### Exercise instructions
If a line in the entries below includes the string "layer", copy it out.

### Data for this exercise
▼

### config.mk
export PLATFORM = sky130hd
export DESIGN_NAME = gf_asm
export DESIGN_NICKNAME = d
export VERILOG_FILES = /design/src/rtl/gf_pkg.sv /design/src/rtl/gf_full_adder.sv /design/src/rtl/gf_asm.sv
export SDC_FILE = /design/constraint.sdc
export NUM_CORES = 1
export LEC_CHECK = 0
export CAP_MARGIN = 20
export CELL_PAD_IN_SITES_DETAIL_PLACEMENT = 0
export CELL_PAD_IN_SITES_GLOBAL_PLACEMENT = 1
export CORE_AREA = 5 5 42 44
export CTS_BUF_LIST = sky130_fd_sc_hd__clkbuf_8
export DETAILED_ROUTE_END_ITERATION = 10
export DIE_AREA = 0 0 47 49
export PLACE_DENSITY = 0.5
export REMOVE_ABC_BUFFERS = 1
export SLEW_MARGIN = 20
export SYNTH_ARGS = -nofsm -noshare
export SYNTH_HDL_FRONTEND = slang
export SYNTH_SLANG_ARGS = --single-unit
### constraint.sdc
create_clock -name clk -period 1 [get_ports clk]
set_clock_uncertainty 0.1 [all_clocks]
set_input_delay 0.2 -clock clk [delete_from_list [all_inputs] [get_ports clk]]
set_output_delay 0.2 -clock clk [all_outputs]
set_load 0.02 [all_outputs]
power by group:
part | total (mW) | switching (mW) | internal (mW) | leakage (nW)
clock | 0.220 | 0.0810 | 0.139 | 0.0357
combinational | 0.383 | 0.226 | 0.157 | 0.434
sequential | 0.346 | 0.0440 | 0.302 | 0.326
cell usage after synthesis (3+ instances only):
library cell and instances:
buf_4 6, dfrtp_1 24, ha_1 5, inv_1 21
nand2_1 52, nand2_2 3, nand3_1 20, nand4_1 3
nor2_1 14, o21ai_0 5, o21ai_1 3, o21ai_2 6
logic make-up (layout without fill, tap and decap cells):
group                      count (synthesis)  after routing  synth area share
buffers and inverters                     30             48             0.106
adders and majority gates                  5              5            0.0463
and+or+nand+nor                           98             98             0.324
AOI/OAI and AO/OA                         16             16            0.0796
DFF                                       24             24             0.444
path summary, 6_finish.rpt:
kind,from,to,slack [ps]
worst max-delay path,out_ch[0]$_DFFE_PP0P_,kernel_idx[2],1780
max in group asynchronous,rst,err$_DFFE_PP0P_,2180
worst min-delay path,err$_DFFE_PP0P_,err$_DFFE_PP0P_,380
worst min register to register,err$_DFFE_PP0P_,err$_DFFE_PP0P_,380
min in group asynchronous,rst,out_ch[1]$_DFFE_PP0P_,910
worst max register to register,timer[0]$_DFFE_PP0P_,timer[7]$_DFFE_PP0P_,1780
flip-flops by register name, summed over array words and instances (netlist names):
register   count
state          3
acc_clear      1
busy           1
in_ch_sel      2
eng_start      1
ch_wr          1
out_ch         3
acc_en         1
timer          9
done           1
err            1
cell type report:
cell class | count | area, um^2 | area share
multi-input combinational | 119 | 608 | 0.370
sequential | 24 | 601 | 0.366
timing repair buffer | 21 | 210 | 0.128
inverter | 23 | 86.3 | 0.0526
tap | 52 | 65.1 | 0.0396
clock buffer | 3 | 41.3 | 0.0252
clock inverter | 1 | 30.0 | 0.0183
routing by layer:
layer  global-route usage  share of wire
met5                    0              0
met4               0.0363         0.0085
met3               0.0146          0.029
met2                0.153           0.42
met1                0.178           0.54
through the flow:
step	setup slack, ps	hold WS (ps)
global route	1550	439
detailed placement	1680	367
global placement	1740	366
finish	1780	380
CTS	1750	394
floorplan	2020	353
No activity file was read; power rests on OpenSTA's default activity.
### config.mk
export PLATFORM = sky130hd
export DESIGN_NAME = al_commit_reader_flat
export DESIGN_NICKNAME = d
export VERILOG_FILES = /design/src/rtl/al_commit_reader_pkg.sv /design/src/rtl/al_commit_reader_if.sv /design/src/rtl/al_ready_prefix.sv /design/src/rtl/al_commit_reader.sv /design/src/flat_wrapper.sv
export SDC_FILE = /design/constraint.sdc
export NUM_CORES = 1
export LEC_CHECK = 0
export CORE_ASPECT_RATIO = 0.7
export CORE_MARGIN = 2
export CORE_UTILIZATION = 48
export CTS_BUF_LIST = sky130_fd_sc_hd__clkbuf_4 sky130_fd_sc_hd__clkbuf_8
export DETAILED_ROUTE_END_ITERATION = 6
export GPL_TIMING_DRIVEN = 0
export HOLD_SLACK_MARGIN = 0.05
export PLACE_DENSITY_LB_ADDON = 0.3
export SLEW_MARGIN = 20
export SYNTH_ARGS = -nofsm -noshare
export SYNTH_HDL_FRONTEND = slang
export SYNTH_SLANG_ARGS = --single-unit
export TNS_END_PERCENT = 100
### constraint.sdc
create_clock -name clk -period 4.7 [get_ports clk]
set_input_delay 0.47 -clock clk [delete_from_list [all_inputs] [get_ports clk]]
set_output_delay 0.47 -clock clk [all_outputs]
set_load 0.01 [all_outputs]
**src/rtl/ext_irq_ctrl_if.sv**
```systemverilog
// Register-port bundle between the processor's bus bridge and the external interrupt controller.
// The master drives single-cycle read/write strobes; the slave returns registered read data.
interface ext_irq_ctrl_if #(
    parameter int unsigned ADDR_W = 3
) ();
    logic [ADDR_W-1:0] reg_addr;
    logic [31:0]       reg_wdata;
    logic              reg_we;
    logic              reg_re;
    logic [31:0]       reg_rdata;

    modport master (
        output reg_addr,
        output reg_wdata,
        output reg_we,
        output reg_re,
        input  reg_rdata
    );

    modport slave (
        input  reg_addr,
        input  reg_wdata,
        input  reg_we,
        input  reg_re,
        output reg_rdata
    );
endinterface

```
**src/rtl/ext_irq_ctrl.sv**
```systemverilog
// External interrupt controller: latches rising edges into pending bits, masks them with ENABLE,
// and drives the core's EXT line through an assert / claim / complete handshake.
module ext_irq_ctrl #(
    parameter int unsigned NUM_SRC = 8,
    parameter int unsigned ADDR_W  = 3
) (
    input  logic               clk,
    input  logic               rst,
    input  logic [NUM_SRC-1:0] irq_src,
    ext_irq_ctrl_if.slave      bus,
    output logic               ext
);
    typedef enum logic [1:0] {StIdle, StAssert, StInService} state_e;

    localparam logic [ADDR_W-1:0] AddrPending  = ADDR_W'(0);
    localparam logic [ADDR_W-1:0] AddrEnable   = ADDR_W'(1);
    localparam logic [ADDR_W-1:0] AddrClaim    = ADDR_W'(2);
    localparam logic [ADDR_W-1:0] AddrComplete = ADDR_W'(3);
    localparam logic [ADDR_W-1:0] AddrStatus   = ADDR_W'(4);

    state_e             state_q, state_d;
    logic [NUM_SRC-1:0] prev_q, pend_q, pend_d, en_q, en_d;
    logic [4:0]         id_q, id_d;
    logic [31:0]        rdata_q, rdata_d;
    logic               ext_q;

    logic [NUM_SRC-1:0] rise, active, sel_oh;
    logic [4:0]         sel_id;
    logic               req, claim, complete, w1c, en_wr;
    logic               unused_wdata;

    assign rise         = irq_src & ~prev_q;
    assign active       = pend_q & en_q;
    assign req          = |active;
    assign unused_wdata = ^bus.reg_wdata;

    // Lowest index wins: scan downwards so the last hit is the smallest.
    always_comb begin
        sel_id = '0;
        sel_oh = '0;
        for (int i = int'(NUM_SRC) - 1; i >= 0; i--) begin
            if (active[i]) begin
                sel_id    = 5'(i);
                sel_oh    = '0;
                sel_oh[i] = 1'b1;
            end
        end
    end

    assign claim    = bus.reg_re && (bus.reg_addr == AddrClaim) && (state_q == StAssert) && req;
    assign complete = bus.reg_we && (bus.reg_addr == AddrComplete) && (state_q == StInService);
    assign w1c      = bus.reg_we && (bus.reg_addr == AddrPending);
    assign en_wr    = bus.reg_we && (bus.reg_addr == AddrEnable);

    always_comb begin
        pend_d = pend_q;
        if (claim) pend_d = pend_d & ~sel_oh;
        if (w1c)   pend_d = pend_d & ~bus.reg_wdata[NUM_SRC-1:0];
        // A fresh edge beats any clear in the same cycle.
        pend_d = pend_d | rise;
        en_d   = en_wr ? bus.reg_wdata[NUM_SRC-1:0] : en_q;
        id_d   = claim ? sel_id : id_q;
    end

    always_comb begin
        state_d = state_q;
        unique case (state_q)
            StIdle:      if (req) state_d = StAssert;
            StAssert: begin
                if (claim)     state_d = StInService;
                else if (!req) state_d = StIdle;
            end
            StInService: if (complete) state_d = StIdle;
            default:     state_d = StIdle;
        endcase
    end

    // Reads see pre-write register values; rdata holds between reads.
    always_comb begin
        rdata_d = rdata_q;
        if (bus.reg_re) begin
            rdata_d = '0;
            case (bus.reg_addr)
                AddrPending: rdata_d[NUM_SRC-1:0] = pend_q;
                AddrEnable:  rdata_d[NUM_SRC-1:0] = en_q;
                AddrClaim:   if (claim) rdata_d = 32'(sel_id) + 32'd1;
                AddrStatus:  rdata_d[5:0] = {id_q, state_q == StInService};
                default:     rdata_d = '0;
            endcase
        end
    end

    always_ff @(posedge clk) begin
        if (rst) begin
            state_q <= StIdle;
            prev_q  <= '0;
            pend_q  <= '0;
            en_q    <= '0;
            id_q    <= '0;
            rdata_q <= '0;
            ext_q   <= 1'b0;
        end else begin
            state_q <= state_d;
            prev_q  <= irq_src;
            pend_q  <= pend_d;
            en_q    <= en_d;
            id_q    <= id_d;
            rdata_q <= rdata_d;
            ext_q   <= (state_d == StAssert);
        end
    end

    assign ext           = ext_q;
    assign bus.reg_rdata = rdata_q;
endmodule
```
**src/flat_wrapper.sv**
```systemverilog
// flat-port wrapper written by rule: the top's interface ports become plain ports
module ext_irq_ctrl_flat 
#(
    parameter int unsigned NUM_SRC = 8,
    parameter int unsigned ADDR_W  = 3
)
  (clk, rst, irq_src, ext, bus_reg_addr, bus_reg_wdata, bus_reg_we, bus_reg_re, bus_reg_rdata);
  ext_irq_ctrl_if #(.ADDR_W(ADDR_W)) bus_i ();
  input  logic clk;
  input  logic rst;
  input  logic [NUM_SRC-1:0] irq_src;
  output logic ext;
  input wire logic [$bits(bus_i.reg_addr)-1:0] bus_reg_addr;
  input wire logic [$bits(bus_i.reg_wdata)-1:0] bus_reg_wdata;
  input wire logic [$bits(bus_i.reg_we)-1:0] bus_reg_we;
  input wire logic [$bits(bus_i.reg_re)-1:0] bus_reg_re;
  output wire logic [$bits(bus_i.reg_rdata)-1:0] bus_reg_rdata;
  assign bus_i.reg_addr = bus_reg_addr;
  assign bus_i.reg_wdata = bus_reg_wdata;
  assign bus_i.reg_we = bus_reg_we;
  assign bus_i.reg_re = bus_reg_re;
  assign bus_reg_rdata = bus_i.reg_rdata;
  ext_irq_ctrl #(.NUM_SRC(NUM_SRC), .ADDR_W(ADDR_W)) u_core (.clk(clk), .rst(rst), .irq_src(irq_src), .bus(bus_i), .ext(ext));
endmodule
```
==> src/rtl/mc_main_controller.sv <==
// ---------------------------------------------------------------------------
// mc_main_controller
//   Control unit for a multi-cycle RV32I core. A Moore FSM sequences each
//   instruction through fetch, decode, execute, memory and writeback steps.
//   A small ALU decoder turns the FSM's coarse ALU request plus the
//   funct3/funct7b5 fields into the datapath ALU operation.
//   Supported: lw, sw, R-type ALU, I-type ALU, beq/bne, jal.
//
// Ports
//   clk, rst     clock (posedge) and synchronous active-high reset
//   op           IR[6:0] opcode
//   funct3       IR[14:12]
//   funct7b5     IR[30]
//   zero         ALU zero flag for the current cycle
//   pc_write     PC load enable
//   adr_src      memory address select: 0=PC, 1=ALUOut
//   mem_write    data memory write enable
//   ir_write     IR / OldPC load enable
//   reg_write    register file WE3
//   result_src   00=ALUOut, 01=MemData, 10=ALUResult
//   alu_src_a    00=PC, 01=OldPC, 10=RD1
//   alu_src_b    00=RD2, 01=ImmExt, 10=const 4
//   imm_src      00=I, 01=S, 10=B, 11=J
//   alu_control  000 add, 001 sub, 010 and, 011 or, 100 xor, 101 slt
//   state_o      current FSM state (debug)
// ---------------------------------------------------------------------------
module mc_main_controller #(
  parameter int STATE_W = 4
) (
  input  logic               clk,
  input  logic               rst,
  input  logic [6:0]         op,
  input  logic [2:0]         funct3,
  input  logic               funct7b5,
  input  logic               zero,
  output logic               pc_write,
  output logic               adr_src,
  output logic               mem_write,
  output logic               ir_write,
  output logic               reg_write,
  output logic [1:0]         result_src,
  output logic [1:0]         alu_src_a,
  output logic [1:0]         alu_src_b,
  output logic [1:0]         imm_src,
  output logic [2:0]         alu_control,
  output logic [STATE_W-1:0] state_o
);

  localparam logic [STATE_W-1:0] S_FETCH    = STATE_W'(0);
  localparam logic [STATE_W-1:0] S_DECODE   = STATE_W'(1);
  localparam logic [STATE_W-1:0] S_MEMADR   = STATE_W'(2);
  localparam logic [STATE_W-1:0] S_MEMREAD  = STATE_W'(3);
  localparam logic [STATE_W-1:0] S_MEMWB    = STATE_W'(4);
  localparam logic [STATE_W-1:0] S_MEMWRITE = STATE_W'(5);
  localparam logic [STATE_W-1:0] S_EXECR    = STATE_W'(6);
  localparam logic [STATE_W-1:0] S_EXECI    = STATE_W'(7);
  localparam logic [STATE_W-1:0] S_ALUWB    = STATE_W'(8);
  localparam logic [STATE_W-1:0] S_BRANCH   = STATE_W'(9);
  localparam logic [STATE_W-1:0] S_JAL      = STATE_W'(10);

  localparam logic [6:0] OP_LW   = 7'b0000011;
  localparam logic [6:0] OP_SW   = 7'b0100011;
  localparam logic [6:0] OP_R    = 7'b0110011;
  localparam logic [6:0] OP_I    = 7'b0010011;
  localparam logic [6:0] OP_BR   = 7'b1100011;
  localparam logic [6:0] OP_JAL  = 7'b1101111;

  // Coarse ALU request from the FSM; the decoder below refines FUNC.
  localparam logic [1:0] ALUOP_ADD  = 2'b00;
  localparam logic [1:0] ALUOP_SUB  = 2'b01;
  localparam logic [1:0] ALUOP_FUNC = 2'b10;

  logic [STATE_W-1:0] state;
  logic [STATE_W-1:0] state_next;
  logic [1:0]         alu_op;

  // NOTE: state registers use non-blocking assignments so every flop samples
  // pre-edge values; blocking here would create order-dependent simulation.
  always_ff @(posedge clk) begin
    if (rst) state <= S_FETCH;
    else     state <= state_next;
  end

  assign state_o = state;

  // NOTE: every output gets a default before the case so no path leaves a
  // signal unassigned, which would otherwise infer a latch.
  always_comb begin
    state_next = S_FETCH;
    pc_write   = 1'b0;
    adr_src    = 1'b0;
    mem_write  = 1'b0;
    ir_write   = 1'b0;
    reg_write  = 1'b0;
    result_src = 2'b00;
    alu_src_a  = 2'b00;
    alu_src_b  = 2'b00;
    alu_op     = ALUOP_ADD;

    case (state)
      S_FETCH: begin
        ir_write   = 1'b1;
        alu_src_b  = 2'b10;
        result_src = 2'b10;
        pc_write   = 1'b1;
        state_next = S_DECODE;
      end
      S_DECODE: begin
        // Compute the branch target early; it waits in ALUOut for BRANCH.
        alu_src_a = 2'b01;
        alu_src_b = 2'b01;
        case (op)
          OP_LW, OP_SW: state_next = S_MEMADR;
          OP_R:         state_next = S_EXECR;
          OP_I:         state_next = S_EXECI;
          OP_BR:        state_next = S_BRANCH;
          OP_JAL:       state_next = S_JAL;
          default:      state_next = S_FETCH;
        endcase
      end
      S_MEMADR: begin
        alu_src_a  = 2'b10;
        alu_src_b  = 2'b01;
        state_next = (op == OP_LW) ? S_MEMREAD : S_MEMWRITE;
      end
      S_MEMREAD: begin
        adr_src    = 1'b1;
        state_next = S_MEMWB;
      end
      S_MEMWB: begin
        result_src = 2'b01;
        reg_write  = 1'b1;
      end
      S_MEMWRITE: begin
        adr_src   = 1'b1;
        mem_write = 1'b1;
      end
      S_EXECR: begin
        alu_src_a  = 2'b10;
        alu_op     = ALUOP_FUNC;
        state_next = S_ALUWB;
      end
      S_EXECI: begin
        alu_src_a  = 2'b10;
        alu_src_b  = 2'b01;
        alu_op     = ALUOP_FUNC;
        state_next = S_ALUWB;
      end
      S_ALUWB: begin
        reg_write = 1'b1;
      end
      S_BRANCH: begin
        alu_src_a = 2'b10;
        alu_op    = ALUOP_SUB;
        // Only beq/bne are implemented; other funct3 values fall through.
        pc_write  = ((funct3 == 3'b000) &&  zero) ||
                    ((funct3 == 3'b001) && !zero);
      end
      S_JAL: begin
        // Link value PC+4 goes through ALUOut while PC loads the target.
        alu_src_a  = 2'b01;
        alu_src_b  = 2'b10;
        pc_write   = 1'b1;
        state_next = S_ALUWB;
      end
      default: state_next = S_FETCH;
    endcase
  end

  always_comb begin
    case (op)
      OP_SW:   imm_src = 2'b01;
      OP_BR:   imm_src = 2'b10;
      OP_JAL:  imm_src = 2'b11;
      default: imm_src = 2'b00;
    endcase
  end

  // op[5] separates R-type (sub allowed) from I-type (addi ignores IR[30]).
  always_comb begin
    alu_control = 3'b000;
    case (alu_op)
      ALUOP_SUB:  alu_control = 3'b001;
      ALUOP_FUNC: begin
        case (funct3)
          3'b000:  alu_control = (op[5] && funct7b5) ? 3'b001 : 3'b000;
          3'b010:  alu_control = 3'b101;
          3'b100:  alu_control = 3'b100;
          3'b110:  alu_control = 3'b011;
          3'b111:  alu_control = 3'b010;
          default: alu_control = 3'b000;
        endcase
      end
      default:    alu_control = 3'b000;
    endcase
  end

endmodule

▲

### Exercise result
routing by layer:
layer  global-route usage  share of wire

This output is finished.